_Work instructions_.
Determine how many lines in this listing contain the word "current" and report that number by itself.

_Provided data_.
###

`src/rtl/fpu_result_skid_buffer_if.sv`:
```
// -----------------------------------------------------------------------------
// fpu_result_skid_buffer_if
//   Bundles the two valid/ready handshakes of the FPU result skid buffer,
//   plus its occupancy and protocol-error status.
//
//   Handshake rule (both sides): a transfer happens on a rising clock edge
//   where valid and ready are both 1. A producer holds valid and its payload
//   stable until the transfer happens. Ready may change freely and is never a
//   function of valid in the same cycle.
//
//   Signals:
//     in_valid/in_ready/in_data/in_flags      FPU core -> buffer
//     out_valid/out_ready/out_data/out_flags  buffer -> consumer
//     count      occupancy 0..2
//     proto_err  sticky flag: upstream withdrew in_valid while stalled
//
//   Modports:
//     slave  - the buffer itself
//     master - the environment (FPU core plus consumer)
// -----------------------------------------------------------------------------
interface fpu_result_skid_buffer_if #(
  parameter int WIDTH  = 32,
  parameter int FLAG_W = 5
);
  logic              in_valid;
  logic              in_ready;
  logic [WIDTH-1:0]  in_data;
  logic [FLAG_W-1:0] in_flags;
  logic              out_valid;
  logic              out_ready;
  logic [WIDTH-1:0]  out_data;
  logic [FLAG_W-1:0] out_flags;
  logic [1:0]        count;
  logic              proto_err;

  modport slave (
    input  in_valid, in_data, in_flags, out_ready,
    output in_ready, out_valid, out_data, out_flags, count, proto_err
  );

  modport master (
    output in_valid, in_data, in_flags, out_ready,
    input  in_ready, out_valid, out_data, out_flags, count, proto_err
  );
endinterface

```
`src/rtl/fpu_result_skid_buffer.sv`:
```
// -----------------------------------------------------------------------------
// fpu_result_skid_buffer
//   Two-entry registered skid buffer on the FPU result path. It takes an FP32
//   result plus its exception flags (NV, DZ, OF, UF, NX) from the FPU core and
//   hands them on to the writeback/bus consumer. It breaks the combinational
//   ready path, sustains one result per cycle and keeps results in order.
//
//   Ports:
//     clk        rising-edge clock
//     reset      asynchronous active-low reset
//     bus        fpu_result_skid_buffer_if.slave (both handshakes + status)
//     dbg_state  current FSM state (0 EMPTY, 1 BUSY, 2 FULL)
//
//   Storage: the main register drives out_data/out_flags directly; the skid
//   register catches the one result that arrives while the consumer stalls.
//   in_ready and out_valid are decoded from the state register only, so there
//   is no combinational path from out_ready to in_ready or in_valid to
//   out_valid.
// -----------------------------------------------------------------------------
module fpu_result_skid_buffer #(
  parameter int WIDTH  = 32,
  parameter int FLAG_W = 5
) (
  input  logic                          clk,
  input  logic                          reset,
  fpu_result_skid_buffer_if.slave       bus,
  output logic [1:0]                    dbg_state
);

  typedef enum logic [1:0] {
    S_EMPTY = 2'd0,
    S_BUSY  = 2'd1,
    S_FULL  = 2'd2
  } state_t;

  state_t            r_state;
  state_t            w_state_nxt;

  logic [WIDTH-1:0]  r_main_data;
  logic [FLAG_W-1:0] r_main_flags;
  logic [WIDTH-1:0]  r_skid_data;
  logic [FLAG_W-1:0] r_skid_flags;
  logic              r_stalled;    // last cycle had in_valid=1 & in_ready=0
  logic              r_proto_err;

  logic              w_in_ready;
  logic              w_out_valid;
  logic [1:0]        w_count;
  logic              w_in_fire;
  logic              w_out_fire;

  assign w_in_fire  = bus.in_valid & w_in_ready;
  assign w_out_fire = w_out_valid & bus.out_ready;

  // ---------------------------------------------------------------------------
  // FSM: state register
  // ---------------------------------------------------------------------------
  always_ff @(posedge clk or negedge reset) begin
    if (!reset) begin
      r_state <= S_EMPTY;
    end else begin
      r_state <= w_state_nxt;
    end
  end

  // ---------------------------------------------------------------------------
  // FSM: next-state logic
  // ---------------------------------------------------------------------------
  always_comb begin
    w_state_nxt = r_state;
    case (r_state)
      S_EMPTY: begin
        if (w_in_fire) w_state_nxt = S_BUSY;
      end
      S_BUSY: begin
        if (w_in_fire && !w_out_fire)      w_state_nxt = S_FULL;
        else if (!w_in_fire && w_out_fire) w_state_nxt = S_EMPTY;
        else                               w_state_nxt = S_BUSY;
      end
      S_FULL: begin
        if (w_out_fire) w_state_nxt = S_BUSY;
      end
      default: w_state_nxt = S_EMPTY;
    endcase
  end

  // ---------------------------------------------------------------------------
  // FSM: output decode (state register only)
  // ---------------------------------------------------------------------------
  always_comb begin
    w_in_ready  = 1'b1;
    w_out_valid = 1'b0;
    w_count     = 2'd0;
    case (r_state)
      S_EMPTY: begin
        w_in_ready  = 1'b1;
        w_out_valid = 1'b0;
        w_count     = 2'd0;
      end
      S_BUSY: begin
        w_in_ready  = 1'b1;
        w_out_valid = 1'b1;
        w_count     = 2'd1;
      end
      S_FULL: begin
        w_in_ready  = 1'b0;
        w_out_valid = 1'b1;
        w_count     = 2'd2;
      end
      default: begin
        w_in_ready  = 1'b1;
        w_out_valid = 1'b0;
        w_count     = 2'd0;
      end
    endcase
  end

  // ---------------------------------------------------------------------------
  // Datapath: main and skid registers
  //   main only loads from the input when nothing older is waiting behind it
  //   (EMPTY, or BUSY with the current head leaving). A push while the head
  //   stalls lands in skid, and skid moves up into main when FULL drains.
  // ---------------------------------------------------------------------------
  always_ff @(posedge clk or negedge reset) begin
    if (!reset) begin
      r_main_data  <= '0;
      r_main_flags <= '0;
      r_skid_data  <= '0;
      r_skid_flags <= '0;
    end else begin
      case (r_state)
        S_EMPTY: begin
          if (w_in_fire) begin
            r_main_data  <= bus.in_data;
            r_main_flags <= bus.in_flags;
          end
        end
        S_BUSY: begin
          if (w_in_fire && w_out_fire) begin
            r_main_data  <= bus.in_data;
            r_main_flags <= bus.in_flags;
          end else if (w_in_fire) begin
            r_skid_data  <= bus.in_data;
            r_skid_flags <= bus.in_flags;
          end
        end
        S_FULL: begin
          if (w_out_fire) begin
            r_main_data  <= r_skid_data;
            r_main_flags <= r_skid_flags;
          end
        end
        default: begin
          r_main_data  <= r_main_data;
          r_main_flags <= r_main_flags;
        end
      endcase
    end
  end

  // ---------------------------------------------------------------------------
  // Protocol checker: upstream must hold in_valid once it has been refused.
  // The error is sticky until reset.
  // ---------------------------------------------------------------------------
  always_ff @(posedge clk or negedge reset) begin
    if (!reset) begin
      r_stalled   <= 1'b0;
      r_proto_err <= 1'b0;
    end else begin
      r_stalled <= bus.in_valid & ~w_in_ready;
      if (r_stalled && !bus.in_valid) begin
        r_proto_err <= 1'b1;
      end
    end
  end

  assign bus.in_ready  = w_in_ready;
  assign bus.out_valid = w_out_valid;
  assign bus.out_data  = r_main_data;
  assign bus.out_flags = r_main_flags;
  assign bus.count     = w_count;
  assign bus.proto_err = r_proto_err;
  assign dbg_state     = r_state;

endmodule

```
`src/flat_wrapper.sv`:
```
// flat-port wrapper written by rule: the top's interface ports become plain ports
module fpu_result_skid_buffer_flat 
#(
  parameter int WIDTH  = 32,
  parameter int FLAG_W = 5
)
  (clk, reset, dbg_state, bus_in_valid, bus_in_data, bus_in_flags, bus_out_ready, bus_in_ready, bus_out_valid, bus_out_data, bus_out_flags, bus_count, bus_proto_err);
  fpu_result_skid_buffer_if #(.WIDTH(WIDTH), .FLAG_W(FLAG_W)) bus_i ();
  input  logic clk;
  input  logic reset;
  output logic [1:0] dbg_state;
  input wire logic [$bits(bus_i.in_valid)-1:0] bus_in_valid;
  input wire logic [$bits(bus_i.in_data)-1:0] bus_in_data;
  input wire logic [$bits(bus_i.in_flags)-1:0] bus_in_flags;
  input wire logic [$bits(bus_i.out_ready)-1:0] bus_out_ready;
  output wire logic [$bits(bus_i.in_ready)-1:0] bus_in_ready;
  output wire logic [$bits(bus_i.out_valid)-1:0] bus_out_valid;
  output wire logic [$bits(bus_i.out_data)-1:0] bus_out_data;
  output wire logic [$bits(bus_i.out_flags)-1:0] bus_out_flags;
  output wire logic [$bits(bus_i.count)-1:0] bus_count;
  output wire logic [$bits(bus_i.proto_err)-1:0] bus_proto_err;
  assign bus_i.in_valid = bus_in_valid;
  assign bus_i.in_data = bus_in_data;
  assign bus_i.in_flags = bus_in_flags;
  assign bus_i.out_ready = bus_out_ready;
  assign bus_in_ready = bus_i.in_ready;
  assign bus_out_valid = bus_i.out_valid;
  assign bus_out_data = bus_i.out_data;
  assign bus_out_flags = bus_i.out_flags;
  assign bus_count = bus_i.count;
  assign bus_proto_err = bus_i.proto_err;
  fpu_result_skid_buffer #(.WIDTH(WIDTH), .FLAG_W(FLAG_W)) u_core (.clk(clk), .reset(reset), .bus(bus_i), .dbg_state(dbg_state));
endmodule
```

###

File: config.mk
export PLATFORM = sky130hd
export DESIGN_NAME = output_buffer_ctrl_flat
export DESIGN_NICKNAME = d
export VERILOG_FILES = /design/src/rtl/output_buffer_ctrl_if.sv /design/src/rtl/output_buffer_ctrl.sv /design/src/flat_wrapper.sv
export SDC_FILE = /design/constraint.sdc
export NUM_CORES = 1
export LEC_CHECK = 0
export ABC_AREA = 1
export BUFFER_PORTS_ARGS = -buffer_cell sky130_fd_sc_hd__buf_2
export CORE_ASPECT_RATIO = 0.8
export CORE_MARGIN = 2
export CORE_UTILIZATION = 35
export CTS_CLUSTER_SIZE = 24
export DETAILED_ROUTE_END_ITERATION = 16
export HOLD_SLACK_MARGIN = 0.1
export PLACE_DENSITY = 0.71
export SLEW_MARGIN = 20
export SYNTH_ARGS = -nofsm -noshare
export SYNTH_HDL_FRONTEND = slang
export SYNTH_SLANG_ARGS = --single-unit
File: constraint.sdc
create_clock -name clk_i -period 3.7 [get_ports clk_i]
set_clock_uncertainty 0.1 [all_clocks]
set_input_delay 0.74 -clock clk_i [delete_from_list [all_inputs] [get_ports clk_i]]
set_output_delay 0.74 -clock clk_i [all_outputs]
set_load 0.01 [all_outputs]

###

_Answer to the exercise_.
2